The drug combination was shown to successfully treat two models of aggressive cancers - a nervous system tumor associated with neurofibromatosis type 1, and KRAS-mutant lung cancer, a form of lung cancer that accounts for about 25 percent of all lung cancers.
“Without a targeted treatment that works, these two cancers are currently being treated with chemotherapy with variable success,” said lead author Dr. Karen Cichowski, Associate Professor in Genetics at BWH.
“By identifying a more effective targeted treatment, the outcome and survival rate for these cancers may see a drastic improvement, and patients may avoid the typical side-effects of chemotherapy,” she added.

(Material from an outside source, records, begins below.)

`config.mk`:
```
export PLATFORM = sky130hd
export DESIGN_NAME = byte_isa_four_register_cpu_core
export DESIGN_NICKNAME = d
export VERILOG_FILES = /design/src/b4rcpu_pkg.sv /design/src/b4rcpu_ram.sv /design/src/b4rcpu_front.sv /design/src/b4rcpu_queue.sv /design/src/b4rcpu_back.sv /design/src/byte_isa_four_register_cpu_core.sv
export SDC_FILE = /design/constraint.sdc
export NUM_CORES = 1
export LEC_CHECK = 0
export BUFFER_PORTS_ARGS = -buffer_cell sky130_fd_sc_hd__buf_2
export CAP_MARGIN = 20
export CORE_MARGIN = 2
export CORE_UTILIZATION = 60
export DETAILED_ROUTE_END_ITERATION = 8
export GPL_ROUTABILITY_DRIVEN = 0
export GPL_TIMING_DRIVEN = 0
export PLACE_DENSITY = 0.77
export SETUP_SLACK_MARGIN = 0.15
export SLEW_MARGIN = 20
export SYNTH_ARGS = -nofsm -noshare
export SYNTH_HDL_FRONTEND = slang
export SYNTH_SLANG_ARGS = --single-unit
```
`constraint.sdc`:
```
create_clock -name clk -period 12.5 [get_ports clk]
set_clock_uncertainty 0.15 [all_clocks]
set_input_delay 1.875 -clock clk [delete_from_list [all_inputs] [get_ports clk]]
set_output_delay 1.875 -clock clk [all_outputs]
set_load 0.02 [all_outputs]
```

Cichowski and her colleagues took the approach of combining two targeted agents, one the mTOR inhibitor rapamycin, which suppressed tumor growth, along with the HSP90 inhibitor IPI-504, which triggers a specific kind of stress in cancer cells.
Together, but not alone, these drugs promoted dramatic tumor regression in these two distinct cancers in mice.
These studies have inspired the testing of a drug combination that is now in a Phase I clinical trial, specifically in KRAS-mutant lung cancer.
“The identification of this promising therapeutic combination sets the stage for developing other combinations and may also prove effective in other cancers through further research,” said Dr. Cichowski.
The findings are published in the September 13, 2011 issue of Cancer Cell.